Finding Your Fiction: Concise Steps to Writing Successful Fiction – Introduction

Note: “Finding Your Fiction: Concise Steps to Writing Successful Fiction” – blog posts derived from my popular “Finding Your Fiction” workshop in association with St. Louis Writers Workshop and St. Louis Writers Guild. Completed guide will be available as an ebook, likely on Smashwords. (Feedback, incisive or otherwise, welcome.)

Introduction

You are a writer. You have been writing most of your life, writing term papers, developing business proposals, composing letters, email, and Facebook posts. But are you a writer with a capital W? Do you want to become a fiction writer?

Writing a step by step guide that will magically turn you into a successful fiction writer is of course impossible. But I can save you some time. A condensed guide like this one works well for motivated writers who want to focus more on their own writing than reading about how to write. For example, rather than list endless numbers of activities, I list only those I have used successfully.

But who the hell am I? Telling you how to write?

Among other things, I have won short fiction awards, I am the author of the novel Where the River Splits, and my work was nominated for a Pushcart Prize. Information in this guide comes directly from my writing and publishing experience, other guidebook sources, and my popular Finding Your Fiction workshop sponsored by the St. Louis Writers Workshop and St. Louis Writers Guild. You can also merely google “Jeffrey Penn May.”
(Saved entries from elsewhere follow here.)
**src/hdl/acam_ram.sv**
```systemverilog
// Generic single-port-write, single-port-read RAM with a registered read.
module acam_ram #(
  parameter int unsigned WIDTH = 8,
  parameter int unsigned DEPTH = 16,
  parameter int unsigned AW    = (DEPTH > 1) ? $clog2(DEPTH) : 1
) (
  input  logic             clk_i,
  input  logic             we_i,
  input  logic [AW-1:0]    waddr_i,
  input  logic [WIDTH-1:0] wdata_i,
  input  logic [AW-1:0]    raddr_i,
  output logic [WIDTH-1:0] rdata_o
);
  logic [WIDTH-1:0] mem [DEPTH];
  logic [WIDTH-1:0] rdata_q;

  always_ff @(posedge clk_i) begin
    if (we_i) begin
      mem[waddr_i] <= wdata_i;
    end
    rdata_q <= mem[raddr_i];
  end

  assign rdata_o = rdata_q;
endmodule

```
$ cat src/hw/rtl/srmc_pkg.sv
package srmc_pkg;

  localparam int unsigned PosW     = 32;
  localparam int unsigned DistW    = PosW + 1;
  localparam int unsigned GainW    = 16;
  localparam int unsigned RateW    = 16;
  localparam int unsigned PeriodW  = 16;
  localparam int unsigned TickCntW = 16;
  localparam int unsigned OpW      = 3;
  localparam int unsigned CfgIdxW  = 4;
  localparam int unsigned CfgDataW = 16;
  localparam int unsigned DivSteps = PeriodW;
  localparam int unsigned DivCntW  = $clog2(DivSteps);

  localparam int unsigned TickRateDef      = 8000;
  localparam int unsigned ControlDivideDef = 80;

  localparam logic [OpW-1:0] OpTick     = 3'd0;
  localparam logic [OpW-1:0] OpTarget   = 3'd1;
  localparam logic [OpW-1:0] OpVelocity = 3'd2;
  localparam logic [OpW-1:0] OpHome     = 3'd3;
  localparam logic [OpW-1:0] OpZero     = 3'd4;

  localparam logic [CfgIdxW-1:0] RegAccelGain = 4'd0;
  localparam logic [CfgIdxW-1:0] RegDecelGain = 4'd1;
  localparam logic [CfgIdxW-1:0] RegMaxRate   = 4'd2;
  localparam logic [CfgIdxW-1:0] RegMinRate   = 4'd3;

  localparam logic [GainW-1:0] AccelGainRst = 16'd1;
  localparam logic [GainW-1:0] DecelGainRst = 16'd1;
  localparam logic [RateW-1:0] MaxRateRst   = 16'd1600;
  localparam logic [RateW-1:0] MinRateRst   = 16'd44;

  localparam logic [PeriodW-1:0] PeriodSat = '1;

  typedef enum logic [1:0] {
    DirStop  = 2'd0,
    DirPlus  = 2'd1,
    DirMinus = 2'd3
  } dir_e;

  typedef enum logic [1:0] {
    HomeOff    = 2'd0,
    HomeSearch = 2'd1,
    HomeFound  = 2'd2
  } home_e;

  typedef enum logic [2:0] {
    StIdle,
    StPrep,
    StMulDecel,
    StMulAccel,
    StSelect,
    StDiv,
    StFinish
  } state_e;

endpackage

$ cat src/hw/rtl/srmc_if.sv
interface srmc_cmd_if;
  logic                           valid;
  logic                           ready;
  logic [srmc_pkg::OpW-1:0]       op;
  logic signed [srmc_pkg::PosW-1:0] value;
  logic                           home_switch;

  modport source (output valid, output op, output value, output home_switch, input ready);
  modport sink   (input valid, input op, input value, input home_switch, output ready);
endinterface

interface srmc_res_if;
  logic                             valid;
  logic                             ready;
  logic                             step_pulse;
  logic                             step_dir;
  logic signed [srmc_pkg::PosW-1:0] position;
  logic                             homed;

  modport source (output valid, output step_pulse, output step_dir, output position,
                  output homed, input ready);
  modport sink   (input valid, input step_pulse, input step_dir, input position,
                  input homed, output ready);
endinterface

interface srmc_cfg_if;
  logic                              valid;
  logic                              ready;
  logic [srmc_pkg::CfgIdxW-1:0]      index;
  logic [srmc_pkg::CfgDataW-1:0]     data;

  modport source (output valid, output index, output data, input ready);
  modport sink   (input valid, input index, input data, output ready);
endinterface

$ cat src/hw/rtl/stepper_ramp_motion_controller.sv
// Stepper ramp controller. Requests arrive on cmd_i: a tick, a new target,
// a signed velocity, a homing search or a zeroing of all positions. Every
// request yields exactly one result on res_o with the step pulse, the
// direction pin level, the position after the request and the homed flag.
// Gains and rate limits are written on cfg_i at any time the block is idle;
// cfg_i is always ready.
// One request is in work at a time. A plain tick, a target or a zeroing
// request goes straight to StFinish, a velocity or homing request with a
// non-zero speed passes StDiv, and a tick that runs a control update passes
// StPrep, StMulDecel, StMulAccel, StSelect and StDiv (no StDiv for a zero
// clamped rate). StFinish loads the result, then a next request can be taken.
// A restoring divider resolves the step period one quotient bit a cycle, fed
// by one shared 16x16 multiplier that forms both ramp terms in turn.
// The result sits in an output register, so cmd_i takes the next request
// while a result still waits on a stalled receiver; only when a second result
// is ready and the first has not been taken does the block hold in place.
// Reset clears all positions, stops the motor, selects velocity mode with a
// zero period and restores the register defaults.
module stepper_ramp_motion_controller #(
  parameter int unsigned TickRate      = srmc_pkg::TickRateDef,
  parameter int unsigned ControlDivide = srmc_pkg::ControlDivideDef
) (
  input  logic             clk_i,
  input  logic             rst_ni,
  srmc_cmd_if.sink         cmd_i,
  srmc_res_if.source       res_o,
  srmc_cfg_if.sink         cfg_i
);

  localparam int unsigned PosW    = srmc_pkg::PosW;
  localparam int unsigned DistW   = srmc_pkg::DistW;
  localparam int unsigned GainW   = srmc_pkg::GainW;
  localparam int unsigned RateW   = srmc_pkg::RateW;
  localparam int unsigned PeriodW = srmc_pkg::PeriodW;
  localparam int unsigned TickW   = srmc_pkg::TickCntW;
  localparam int unsigned DivCntW = srmc_pkg::DivCntW;
  localparam int unsigned SatW    = RateW + 1;

  localparam logic [PeriodW-1:0] Dividend   = PeriodW'(TickRate);
  localparam logic [TickW-1:0]   CtlDivide  = TickW'(ControlDivide);
  localparam logic [SatW-1:0]    SatProduct = SatW'(1) << RateW;
  localparam logic [DivCntW-1:0] DivLast    = DivCntW'(srmc_pkg::DivSteps - 1);

  srmc_pkg::state_e state_q, state_d;

  logic [GainW-1:0] accel_gain_q, decel_gain_q;
  logic [RateW-1:0] max_rate_q, min_rate_q;

  logic [PosW-1:0]    cur_pos_q, cur_pos_d;
  logic [PosW-1:0]    tgt_pos_q, tgt_pos_d;
  logic [PosW-1:0]    start_pos_q, start_pos_d;
  srmc_pkg::dir_e     dir_q, dir_d;
  logic [PeriodW-1:0] period_q, period_d;
  logic [TickW-1:0]   step_ticks_q, step_ticks_d;
  logic [TickW-1:0]   ctl_ticks_q, ctl_ticks_d;
  logic               pos_mode_q, pos_mode_d;
  srmc_pkg::home_e    home_q, home_d;
  logic               dir_pin_q, dir_pin_d;

  logic [srmc_pkg::OpW-1:0] op_q, op_d;
  logic                     sw_q, sw_d;

  logic [DistW-1:0]   dist_tgt_q, dist_tgt_d;
  logic [DistW-1:0]   dist_start_q, dist_start_d;
  logic [SatW-1:0]    prod_tgt_q, prod_tgt_d;
  logic [SatW-1:0]    prod_start_q, prod_start_d;

  logic [SatW-1:0]    divisor_q, divisor_d;
  logic [PeriodW-1:0] rem_q, rem_d;
  logic [PeriodW-1:0] quo_q, quo_d;
  logic [DivCntW-1:0] div_cnt_q, div_cnt_d;

  logic               res_valid_q, res_valid_d;
  logic               res_pulse_q, res_pulse_d;
  logic               res_dir_q, res_dir_d;
  logic [PosW-1:0]    res_pos_q, res_pos_d;
  logic               res_homed_q, res_homed_d;

  // Shared multiplier: |distance| times gain, saturated just above the rate range.
  logic [DistW-1:0]   mul_dist;
  logic [GainW-1:0]   mul_gain;
  logic [DistW-1:0]   mul_mag;
  logic [2*GainW-1:0] mul_full;
  logic [SatW-1:0]    mul_res;

  always_comb begin
    mul_dist = (state_q == srmc_pkg::StMulAccel) ? dist_start_q : dist_tgt_q;
    mul_gain = (state_q == srmc_pkg::StMulAccel) ? accel_gain_q : decel_gain_q;
    mul_mag  = mul_dist[DistW-1] ? (~mul_dist + DistW'(1)) : mul_dist;
    mul_full = mul_gain * mul_mag[GainW-1:0];
    if (mul_gain == '0) begin
      mul_res = '0;
    end else if ((mul_mag[DistW-1:GainW] != '0) || (mul_full[2*GainW-1:RateW] != '0)) begin
      mul_res = SatProduct;
    end else begin
      mul_res = {1'b0, mul_full[RateW-1:0]};
    end
  end

  // Divider step: one quotient bit per cycle.
  logic [SatW-1:0] div_trial;
  logic            div_ge;
  logic [SatW-1:0] div_diff;

  always_comb begin
    div_trial = {rem_q, quo_q[PeriodW-1]};
    div_ge    = div_trial >= divisor_q;
    div_diff  = div_trial - divisor_q;
  end

  logic               cmd_fire;
  logic               res_load;
  logic [PosW-1:0]    vel_mag;
  logic [RateW-1:0]   rate_sel;
  logic [SatW-1:0]    tr_tmp;
  logic               orr_ok;
  logic               step_fire;

  assign cmd_fire = cmd_i.valid && cmd_i.ready;
  assign res_load = (state_q == srmc_pkg::StFinish) && (!res_valid_q || res_o.ready);

  always_comb begin
    state_d      = state_q;
    cur_pos_d    = cur_pos_q;
    tgt_pos_d    = tgt_pos_q;
    start_pos_d  = start_pos_q;
    dir_d        = dir_q;
    period_d     = period_q;
    step_ticks_d = step_ticks_q;
    ctl_ticks_d  = ctl_ticks_q;
    pos_mode_d   = pos_mode_q;
    home_d       = home_q;
    dir_pin_d    = dir_pin_q;
    op_d         = op_q;
    sw_d         = sw_q;
    dist_tgt_d   = dist_tgt_q;
    dist_start_d = dist_start_q;
    prod_tgt_d   = prod_tgt_q;
    prod_start_d = prod_start_q;
    divisor_d    = divisor_q;
    rem_d        = rem_q;
    quo_d        = quo_q;
    div_cnt_d    = div_cnt_q;
    res_valid_d  = res_valid_q && !res_o.ready;
    res_pulse_d  = res_pulse_q;
    res_dir_d    = res_dir_q;
    res_pos_d    = res_pos_q;
    res_homed_d  = res_homed_q;
    vel_mag      = cmd_i.value[PosW-1] ? (~cmd_i.value + PosW'(1)) : cmd_i.value;
    rate_sel     = '0;
    tr_tmp       = '0;
    orr_ok       = 1'b0;
    step_fire    = 1'b0;

    unique case (state_q)
      srmc_pkg::StIdle: begin
        if (cmd_fire) begin
          op_d      = cmd_i.op;
          sw_d      = cmd_i.home_switch;
          rem_d     = '0;
          quo_d     = Dividend;
          div_cnt_d = '0;
          state_d   = srmc_pkg::StFinish;
          unique case (cmd_i.op)
            srmc_pkg::OpTick: begin
              if (pos_mode_q) begin
                if (ctl_ticks_q >= CtlDivide) begin
                  ctl_ticks_d = '0;
                  state_d     = srmc_pkg::StPrep;
                end else begin
                  ctl_ticks_d = ctl_ticks_q + TickW'(1);
                end
              end
            end
            srmc_pkg::OpTarget: begin
              tgt_pos_d  = cmd_i.value;
              home_d     = srmc_pkg::HomeOff;
              pos_mode_d = 1'b1;
            end
            srmc_pkg::OpVelocity, srmc_pkg::OpHome: begin
              pos_mode_d = 1'b0;
              home_d = (cmd_i.op == srmc_pkg::OpHome) ? srmc_pkg::HomeSearch
                                                      : srmc_pkg::HomeOff;
              if (cmd_i.value == '0) begin
                period_d    = srmc_pkg::PeriodSat;
                dir_d       = srmc_pkg::DirStop;
                tgt_pos_d   = cur_pos_q;
                start_pos_d = cur_pos_q;
              end else begin
                dir_d = cmd_i.value[PosW-1] ? srmc_pkg::DirMinus : srmc_pkg::DirPlus;
                // Speeds beyond the rate range give a zero period either way.
                divisor_d = (vel_mag[PosW-1:RateW] != '0) ? SatProduct
                                                          : {1'b0, vel_mag[RateW-1:0]};
                state_d   = srmc_pkg::StDiv;
              end
            end
            srmc_pkg::OpZero: begin
              cur_pos_d   = '0;
              tgt_pos_d   = '0;
              start_pos_d = '0;
            end
            default: begin
            end
          endcase
        end
      end

      srmc_pkg::StPrep: begin
        dist_tgt_d   = {tgt_pos_q[PosW-1], tgt_pos_q} - {cur_pos_q[PosW-1], cur_pos_q};
        dist_start_d = {cur_pos_q[PosW-1], cur_pos_q} - {start_pos_q[PosW-1], start_pos_q};
        state_d      = srmc_pkg::StMulDecel;
      end

      srmc_pkg::StMulDecel: begin
        prod_tgt_d = mul_res;
        state_d    = srmc_pkg::StMulAccel;
      end

      srmc_pkg::StMulAccel: begin
        prod_start_d = mul_res;
        state_d      = srmc_pkg::StSelect;
      end

      srmc_pkg::StSelect: begin
        if (prod_tgt_q == '0) begin
          dir_d = srmc_pkg::DirStop;
        end else begin
          dir_d = dist_tgt_q[DistW-1] ? srmc_pkg::DirMinus : srmc_pkg::DirPlus;
        end
        // The start term limits the rate only if zero or aimed the same way as the target.
        orr_ok = (prod_start_q == '0) || (dist_start_q[DistW-1] == dist_tgt_q[DistW-1]);
        tr_tmp = (orr_ok && (prod_start_q < prod_tgt_q)) ? prod_start_q : prod_tgt_q;
        if (tr_tmp > {1'b0, max_rate_q}) begin
          tr_tmp = {1'b0, max_rate_q};
        end
        rate_sel = tr_tmp[RateW-1:0];
        if (rate_sel < min_rate_q) begin
          rate_sel = min_rate_q;
        end
        if (rate_sel == '0) begin
          period_d = srmc_pkg::PeriodSat;
          state_d  = srmc_pkg::StFinish;
        end else begin
          divisor_d = {1'b0, rate_sel};
          state_d   = srmc_pkg::StDiv;
        end
      end

      srmc_pkg::StDiv: begin
        rem_d     = div_ge ? div_diff[PeriodW-1:0] : div_trial[PeriodW-1:0];
        quo_d     = {quo_q[PeriodW-2:0], div_ge};
        div_cnt_d = div_cnt_q + DivCntW'(1);
        if (div_cnt_q == DivLast) begin
          period_d = {quo_q[PeriodW-2:0], div_ge};
          state_d  = srmc_pkg::StFinish;
        end
      end

      srmc_pkg::StFinish: begin
        if (res_load) begin
          res_pulse_d = 1'b0;
          if (op_q == srmc_pkg::OpTick) begin
            if (step_ticks_q >= period_q) begin
              step_ticks_d = '0;
              if (dir_q != srmc_pkg::DirStop) begin
                step_fire = 1'b1;
                if (dir_q == srmc_pkg::DirPlus) begin
                  dir_pin_d = 1'b1;
                  cur_pos_d = cur_pos_q + PosW'(1);
                end else begin
                  dir_pin_d = 1'b0;
                  cur_pos_d = cur_pos_q - PosW'(1);
                end
              end
            end else begin
              step_ticks_d = step_ticks_q + TickW'(1);
            end
            if ((home_q == srmc_pkg::HomeSearch) && sw_q) begin
              cur_pos_d   = '0;
              tgt_pos_d   = '0;
              start_pos_d = '0;
              pos_mode_d  = 1'b1;
              home_d      = srmc_pkg::HomeFound;
            end
          end
          res_valid_d = 1'b1;
          res_pulse_d = step_fire;
          res_dir_d   = dir_pin_d;
          res_pos_d   = cur_pos_d;
          res_homed_d = (home_d == srmc_pkg::HomeFound);
          state_d     = srmc_pkg::StIdle;
        end
      end

      default: begin
        state_d = srmc_pkg::StIdle;
      end
    endcase
  end

  always_ff @(posedge clk_i or negedge rst_ni) begin
    if (!rst_ni) begin
      state_q      <= srmc_pkg::StIdle;
      cur_pos_q    <= '0;
      tgt_pos_q    <= '0;
      start_pos_q  <= '0;
      dir_q        <= srmc_pkg::DirStop;
      period_q     <= '0;
      step_ticks_q <= '0;
      ctl_ticks_q  <= '0;
      pos_mode_q   <= 1'b0;
      home_q       <= srmc_pkg::HomeOff;
      dir_pin_q    <= 1'b0;
      res_valid_q  <= 1'b0;
    end else begin
      state_q      <= state_d;
      cur_pos_q    <= cur_pos_d;
      tgt_pos_q    <= tgt_pos_d;
      start_pos_q  <= start_pos_d;
      dir_q        <= dir_d;
      period_q     <= period_d;
      step_ticks_q <= step_ticks_d;
      ctl_ticks_q  <= ctl_ticks_d;
      pos_mode_q   <= pos_mode_d;
      home_q       <= home_d;
      dir_pin_q    <= dir_pin_d;
      res_valid_q  <= res_valid_d;
    end
  end

  always_ff @(posedge clk_i) begin
    op_q         <= op_d;
    sw_q         <= sw_d;
    dist_tgt_q   <= dist_tgt_d;
    dist_start_q <= dist_start_d;
    prod_tgt_q   <= prod_tgt_d;
    prod_start_q <= prod_start_d;
    divisor_q    <= divisor_d;
    rem_q        <= rem_d;
    quo_q        <= quo_d;
    div_cnt_q    <= div_cnt_d;
    res_pulse_q  <= res_pulse_d;
    res_dir_q    <= res_dir_d;
    res_pos_q    <= res_pos_d;
    res_homed_q  <= res_homed_d;
  end

  always_ff @(posedge clk_i or negedge rst_ni) begin
    if (!rst_ni) begin
      accel_gain_q <= srmc_pkg::AccelGainRst;
      decel_gain_q <= srmc_pkg::DecelGainRst;
      max_rate_q   <= srmc_pkg::MaxRateRst;
      min_rate_q   <= srmc_pkg::MinRateRst;
    end else if (cfg_i.valid && cfg_i.ready) begin
      unique case (cfg_i.index)
        srmc_pkg::RegAccelGain: accel_gain_q <= cfg_i.data;
        srmc_pkg::RegDecelGain: decel_gain_q <= cfg_i.data;
        srmc_pkg::RegMaxRate:   max_rate_q   <= cfg_i.data;
        srmc_pkg::RegMinRate:   min_rate_q   <= cfg_i.data;
        default: begin
        end
      endcase
    end
  end

  assign cfg_i.ready      = 1'b1;
  assign cmd_i.ready      = (state_q == srmc_pkg::StIdle);
  assign res_o.valid      = res_valid_q;
  assign res_o.step_pulse = res_pulse_q;
  assign res_o.step_dir   = res_dir_q;
  assign res_o.position   = res_pos_q;
  assign res_o.homed      = res_homed_q;

endmodule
You could of course enroll in an MFA program. The “good ones” cost lots of money, and you get instruction from “established” writers. At the very least, they can teach you the basics. But there is no guarantee you will learn anything beyond the basics. Using guides like this one can save you time and money — a poor person’s MFA.

Guidebooks can help you avoid amateurish errors (professional errors are often hailed as “groundbreaking”). They can give you a strong foundation to build on and set you forth on a lifetime of exquisite misery — for there is no misery as grand as the struggling artist, poet, writer. Mastering literary tricks and infusing passion into your work requires you to sell your soul to the devil and endure a lifetime of pain, which is of course hyperbole. It does, however, require some initial talent and lots of hard work.

There are no “rules.” However, you should learn the rules before you break them. You should master accepted “norms” before deviating from them.

But wait! You want to make lots of money from your fiction. It’s possible. But only after you learn how to Write. Then, translating your fiction writing skills into commercial success is a matter of persistence, networking, politics, marketing talent, and luck.

Exercise I. Desire. Why do you want to write fiction? List favorite novels/stories. Why are they your favorites?

Exercise II. Schedule. Where and when will you be writing for at least 20 minutes without stopping and without interruption? Ideas come from the act of writing. Expect your 20-minute write to be complete rubbish. You may be pleasantly surprised.